The single most important structural difference is the interaction penalty. A stack with two stimulants, duplicate magnesium forms, or a serotonergic member alongside existing SSRI use does not rank no matter how strong the individual components look. That enforcement comes from the stack-level rules in supplement stack mistakes to avoid — overlap, interaction checks, risk checks, and stop conditions are not advisory here; they remove the card from ranking until the conflict resolves.

How the composite score is built

The stack score is not a sum of the member scores. It is a composite with explicit caps and penalties so that no one dimension can dominate.

  • Member evidence. The weighted average of each member's evidence tier score for the target goal, capped at 35 points.
  • Composition fit. A scoring bonus when members target adjacent mechanisms (e.g., magnesium + glycine for sleep) and a penalty when they target redundant ones, net-capped at 20 points.
  • Personal history. Each member's prior tolerance and response for this user, averaged and capped at 25 points.
  • Logistics and cost band. Total cost, product availability, and schedule complexity across windows, capped at 10 points.
  • Risk and overlap penalty. Subtractive; a single hard interaction zeros the composite regardless of the other inputs.

That last rule is deliberate. A stack that triggers a serotonin-excess flag or double-stacks stimulants never ranks, even if every other input looks excellent. The ranking is a filter first and a score second.

Confidence and activation gating

A stack card's confidence is gated by the weakest-confidence member. A six-compound stack where five members have high confidence and one member has low confidence reads as Medium at best, because the unknown member is the one most likely to disrupt the protocol. This is why well-tested three-compound stacks often outrank novel six-compound ones in the feed.

ConfidenceWhat the stack containsSuggested action
LowOne or more members untested in this user's historyQueue for next cycle, test members individually first
MediumAll members individually tolerated, stack untestedActivate with a 28-day review and strict single-change rule during the cycle
HighStack (or a near analog) previously activated by this user with tolerable outcomesActivate with a normal 28-day review cycle

A numeric example

A user with a "deeper sleep" goal, 10 weeks of log history, a prior magnesium trial, and no glycine or l-theanine history sees a top stack of magnesium bisglycinate 200 mg, glycine 3 g, and l-theanine 200 mg, all in the 30–60 minute pre-bed timing window. Composite score 78 — member evidence 30, composition fit 18, personal history 18, logistics 8, no interaction penalty. Confidence is Medium because glycine and l-theanine are novel for this user. The rationale snippet reads: "All three target pre-sleep mechanisms with low overlap, your prior magnesium trial was tolerated, and the single bedtime window keeps the schedule simple." The card proposes a 28-day cycle with no mid-cycle additions.

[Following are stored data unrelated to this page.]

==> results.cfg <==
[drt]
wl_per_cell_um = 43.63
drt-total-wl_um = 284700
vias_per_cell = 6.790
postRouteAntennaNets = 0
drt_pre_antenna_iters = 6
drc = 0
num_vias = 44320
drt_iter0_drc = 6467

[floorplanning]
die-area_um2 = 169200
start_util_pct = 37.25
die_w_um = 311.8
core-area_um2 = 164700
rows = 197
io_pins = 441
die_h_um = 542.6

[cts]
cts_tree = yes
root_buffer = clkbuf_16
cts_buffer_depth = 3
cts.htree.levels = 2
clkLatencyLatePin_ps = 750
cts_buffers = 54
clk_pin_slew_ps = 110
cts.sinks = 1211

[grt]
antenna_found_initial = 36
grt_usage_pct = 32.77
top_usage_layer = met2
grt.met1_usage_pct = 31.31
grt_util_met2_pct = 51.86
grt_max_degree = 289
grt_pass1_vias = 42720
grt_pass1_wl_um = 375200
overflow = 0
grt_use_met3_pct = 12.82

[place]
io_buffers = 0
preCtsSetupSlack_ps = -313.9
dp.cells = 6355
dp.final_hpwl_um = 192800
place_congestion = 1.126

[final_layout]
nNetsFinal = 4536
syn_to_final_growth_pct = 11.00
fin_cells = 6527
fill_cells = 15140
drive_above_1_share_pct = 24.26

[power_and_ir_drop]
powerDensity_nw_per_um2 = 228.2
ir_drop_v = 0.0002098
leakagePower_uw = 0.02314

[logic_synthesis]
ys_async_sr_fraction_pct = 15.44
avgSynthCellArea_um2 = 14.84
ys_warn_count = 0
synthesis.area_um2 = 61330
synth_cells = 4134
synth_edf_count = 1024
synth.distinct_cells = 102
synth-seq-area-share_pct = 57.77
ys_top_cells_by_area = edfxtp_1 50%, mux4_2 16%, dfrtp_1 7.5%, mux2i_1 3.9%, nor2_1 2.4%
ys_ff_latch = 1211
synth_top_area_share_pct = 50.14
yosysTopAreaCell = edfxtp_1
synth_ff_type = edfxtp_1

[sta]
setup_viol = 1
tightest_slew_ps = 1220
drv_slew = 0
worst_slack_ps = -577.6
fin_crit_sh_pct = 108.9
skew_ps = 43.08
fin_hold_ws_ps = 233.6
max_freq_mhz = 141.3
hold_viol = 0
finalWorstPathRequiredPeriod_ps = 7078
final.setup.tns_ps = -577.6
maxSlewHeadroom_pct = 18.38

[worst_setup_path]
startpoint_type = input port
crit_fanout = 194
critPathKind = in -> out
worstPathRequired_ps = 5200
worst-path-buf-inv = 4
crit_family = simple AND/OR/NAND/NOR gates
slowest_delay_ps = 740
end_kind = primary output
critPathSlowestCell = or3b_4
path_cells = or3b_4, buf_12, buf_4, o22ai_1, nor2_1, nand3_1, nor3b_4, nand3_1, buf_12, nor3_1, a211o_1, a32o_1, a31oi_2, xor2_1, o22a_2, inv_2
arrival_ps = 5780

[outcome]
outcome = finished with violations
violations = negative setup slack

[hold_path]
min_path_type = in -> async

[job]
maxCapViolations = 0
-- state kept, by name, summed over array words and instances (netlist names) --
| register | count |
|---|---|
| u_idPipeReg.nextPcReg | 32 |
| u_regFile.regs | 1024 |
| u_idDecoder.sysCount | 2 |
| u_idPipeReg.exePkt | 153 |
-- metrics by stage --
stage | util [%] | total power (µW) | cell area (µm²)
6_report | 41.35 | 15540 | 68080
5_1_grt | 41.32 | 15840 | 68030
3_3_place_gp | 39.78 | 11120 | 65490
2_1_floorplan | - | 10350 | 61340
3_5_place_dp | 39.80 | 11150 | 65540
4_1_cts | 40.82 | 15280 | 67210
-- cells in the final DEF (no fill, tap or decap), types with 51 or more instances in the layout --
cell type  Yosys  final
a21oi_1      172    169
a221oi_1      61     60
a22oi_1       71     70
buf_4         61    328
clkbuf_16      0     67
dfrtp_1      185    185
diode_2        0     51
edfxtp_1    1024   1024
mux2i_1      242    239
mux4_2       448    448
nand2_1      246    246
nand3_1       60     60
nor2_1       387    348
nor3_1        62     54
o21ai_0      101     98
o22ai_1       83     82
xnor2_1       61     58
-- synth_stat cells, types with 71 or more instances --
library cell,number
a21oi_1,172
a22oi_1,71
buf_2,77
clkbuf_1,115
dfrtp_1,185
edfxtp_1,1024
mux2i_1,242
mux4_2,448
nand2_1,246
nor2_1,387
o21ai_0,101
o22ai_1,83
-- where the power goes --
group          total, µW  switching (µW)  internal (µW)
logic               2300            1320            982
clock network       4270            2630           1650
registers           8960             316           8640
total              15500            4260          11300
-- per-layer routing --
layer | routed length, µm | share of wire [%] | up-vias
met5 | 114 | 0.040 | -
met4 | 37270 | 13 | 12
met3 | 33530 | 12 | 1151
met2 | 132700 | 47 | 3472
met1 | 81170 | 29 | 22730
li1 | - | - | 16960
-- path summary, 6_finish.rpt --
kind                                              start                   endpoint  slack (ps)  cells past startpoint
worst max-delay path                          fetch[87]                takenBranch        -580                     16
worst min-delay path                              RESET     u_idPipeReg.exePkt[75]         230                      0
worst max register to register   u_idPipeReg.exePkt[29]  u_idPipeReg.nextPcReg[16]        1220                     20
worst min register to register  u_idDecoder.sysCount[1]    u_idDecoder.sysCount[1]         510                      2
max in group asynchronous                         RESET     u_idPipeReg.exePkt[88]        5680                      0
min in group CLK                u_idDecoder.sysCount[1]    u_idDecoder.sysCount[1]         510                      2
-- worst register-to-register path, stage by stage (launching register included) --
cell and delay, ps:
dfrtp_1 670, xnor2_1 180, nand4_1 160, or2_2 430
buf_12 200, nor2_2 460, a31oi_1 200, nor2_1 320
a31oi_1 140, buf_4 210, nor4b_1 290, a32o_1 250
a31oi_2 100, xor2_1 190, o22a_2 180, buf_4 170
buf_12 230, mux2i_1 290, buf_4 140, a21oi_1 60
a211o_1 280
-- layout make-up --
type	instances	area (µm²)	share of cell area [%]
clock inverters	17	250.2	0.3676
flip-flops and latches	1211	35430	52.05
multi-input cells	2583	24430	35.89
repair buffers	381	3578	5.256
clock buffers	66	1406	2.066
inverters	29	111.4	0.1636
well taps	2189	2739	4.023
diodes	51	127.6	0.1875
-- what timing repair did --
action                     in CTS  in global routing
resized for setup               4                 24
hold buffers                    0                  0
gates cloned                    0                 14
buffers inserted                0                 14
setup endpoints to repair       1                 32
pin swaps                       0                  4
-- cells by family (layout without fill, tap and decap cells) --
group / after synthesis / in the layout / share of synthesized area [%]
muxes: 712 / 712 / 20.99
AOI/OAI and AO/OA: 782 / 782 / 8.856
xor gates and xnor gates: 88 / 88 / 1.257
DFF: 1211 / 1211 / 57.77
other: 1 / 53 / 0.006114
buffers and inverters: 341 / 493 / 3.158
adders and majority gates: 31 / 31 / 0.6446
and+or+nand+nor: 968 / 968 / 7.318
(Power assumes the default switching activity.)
<file path="config.mk">
export PLATFORM = sky130hd
export DESIGN_NAME = memoryStage
export DESIGN_NICKNAME = d
export VERILOG_FILES = /design/src/pipelinePkg.sv /design/src/memoryStage.sv
export SDC_FILE = /design/constraint.sdc
export NUM_CORES = 2
export LEC_CHECK = 0
export BUFFER_PORTS_ARGS = -buffer_cell sky130_fd_sc_hd__buf_2
export CAP_MARGIN = 0
export CORE_UTILIZATION = 30
export DETAILED_ROUTE_END_ITERATION = 7
export PLACE_DENSITY_LB_ADDON = 0.3
export RECOVER_POWER = 100
export SLEW_MARGIN = 20
export SYNTH_ARGS = -nofsm -noshare
export SYNTH_HDL_FRONTEND = slang
export SYNTH_SLANG_ARGS = --single-unit
</file>
<file path="constraint.sdc">
create_clock -name clk -period 2.45 [get_ports clk]
set_input_delay 0.49 -clock clk [delete_from_list [all_inputs] [get_ports clk]]
set_output_delay 0.49 -clock clk [all_outputs]
set_load 0.01 [all_outputs]
</file>
<file path="src/pipelinePkg.sv">
`default_nettype none

package pipelinePkg;

	////////////////////////////////////////////////////////////////////////////
	// widths and basic types
	////////////////////////////////////////////////////////////////////////////
	localparam int dataWidth = 32;
	localparam int regAddrWidth = 5;
	localparam int regCount = 2 ** regAddrWidth;

	typedef logic [dataWidth-1:0] word;
	typedef logic [regAddrWidth-1:0] regAddr;

	// memories hold whole words, indexed by byte address bits above [1:0]
	localparam int imemDepth = 64;
	localparam int imemAddrWidth = $clog2(imemDepth);
	localparam int dmemDepth = 64;
	localparam int dmemAddrWidth = $clog2(dmemDepth);

	localparam word pcStep = 32'd4;

	////////////////////////////////////////////////////////////////////////////
	// instruction encodings
	////////////////////////////////////////////////////////////////////////////
	localparam logic [5:0] opRType = 6'b000000;
	localparam logic [5:0] opAddi = 6'b001000;
	localparam logic [5:0] opLw = 6'b100011;
	localparam logic [5:0] opSw = 6'b101011;
	localparam logic [5:0] opBeq = 6'b000100;

	// function field of R-format
	localparam logic [5:0] fnAdd = 6'b100000;
	localparam logic [5:0] fnSub = 6'b100010;
	localparam logic [5:0] fnAnd = 6'b100100;
	localparam logic [5:0] fnOr = 6'b100101;
	localparam logic [5:0] fnSlt = 6'b101010;

	////////////////////////////////////////////////////////////////////////////
	// ALU operation classes and controls
	////////////////////////////////////////////////////////////////////////////
	// class chosen by decode, refined in execute
	typedef enum logic [1:0] {
		aluOpMem = 2'b00,
		aluOpBranch = 2'b01,
		aluOpFunct = 2'b10
	} aluOpClass;

	typedef enum logic [3:0] {
		aluAnd = 4'b0000,
		aluOr = 4'b0001,
		aluAdd = 4'b0010,
		aluSub = 4'b0110,
		aluSlt = 4'b0111
	} aluCtl;

endpackage

`default_nettype wire

</file>
<file path="src/memoryStage.sv">
`timescale 1ns/1ps
`default_nettype none

module memoryStage (
	input wire logic clk,
	input wire logic reset,
	input wire logic memRegWrite,
	input wire logic memToRegOut,
	input wire logic memRead,
	input wire logic memWrite,
	input wire logic memBranch,
	input wire pipelinePkg::word memAluResult,
	input wire logic memAluZero,
	input wire pipelinePkg::word memStoreData,
	input wire pipelinePkg::regAddr memDestReg,
	input wire pipelinePkg::word memBranchTarget,
	output logic pcRedirect,
	output pipelinePkg::word redirectTarget,
	output logic wbValid,
	output pipelinePkg::regAddr wbReg,
	output pipelinePkg::word wbData
);

	pipelinePkg::word dmem [pipelinePkg::dmemDepth];
	// unwritten words read as zero
	logic [pipelinePkg::dmemDepth-1:0] wordWritten;
	logic [pipelinePkg::dmemAddrWidth-1:0] wordIndex;
	pipelinePkg::word readData;

	logic wbMemToReg;
	pipelinePkg::word wbLoadData;
	pipelinePkg::word wbAluResult;

	// byte address from the ALU, low two bits dropped
	assign wordIndex = memAluResult[pipelinePkg::dmemAddrWidth+1:2];

	always_ff @(posedge clk) begin
		if (memWrite) begin
			dmem[wordIndex] <= memStoreData;
		end
	end

	always_ff @(posedge clk or posedge reset) begin
		if (reset) begin
			wordWritten <= '0;
		end else if (memWrite) begin
			wordWritten[wordIndex] <= 1'b1;
		end
	end

	assign readData = (memRead && wordWritten[wordIndex]) ? dmem[wordIndex] : '0;

	// beq taken when operands matched
	assign pcRedirect = memBranch && memAluZero;
	assign redirectTarget = memBranchTarget;

	////////////////////////////////////////////////////////////////////////////
	// MEM/WB and writeback select
	////////////////////////////////////////////////////////////////////////////
	always_ff @(posedge clk or posedge reset) begin
		if (reset) begin
			wbValid <= 1'b0;
			wbMemToReg <= 1'b0;
		end else begin
			wbValid <= memRegWrite && (memDestReg != '0);
			wbMemToReg <= memToRegOut;
		end
	end

	always_ff @(posedge clk) begin
		wbReg <= memDestReg;
		wbLoadData <= readData;
		wbAluResult <= memAluResult;
	end

	assign wbData = wbMemToReg ? wbLoadData : wbAluResult;

endmodule

`default_nettype wire

</file>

How this appears in Unfair

Top stack cards appear in the ranked feed whenever the composed composite beats every single-compound card for the active goal. The "Activate stack" action replaces the current plan for the affected windows, writes each member into the dose schedule, and schedules the next review. When a stack is activated, the feed automatically demotes competing stack cards for the same goal and surfaces a single-compound card only if a late-breaking safety flag fires on one of the members.

Clinical safety note

A top stack card respects hard contraindications rather than optimizing through them. A stack that triggers an interaction with a user-listed prescription, a known allergy, a pregnancy status, or a clinician-flagged contraindication is removed from ranking, not down-weighted. Ranking is never a substitute for clinician input, and any adverse event after activation is a reason to stop the stack and seek care before opening the app for a re-rank.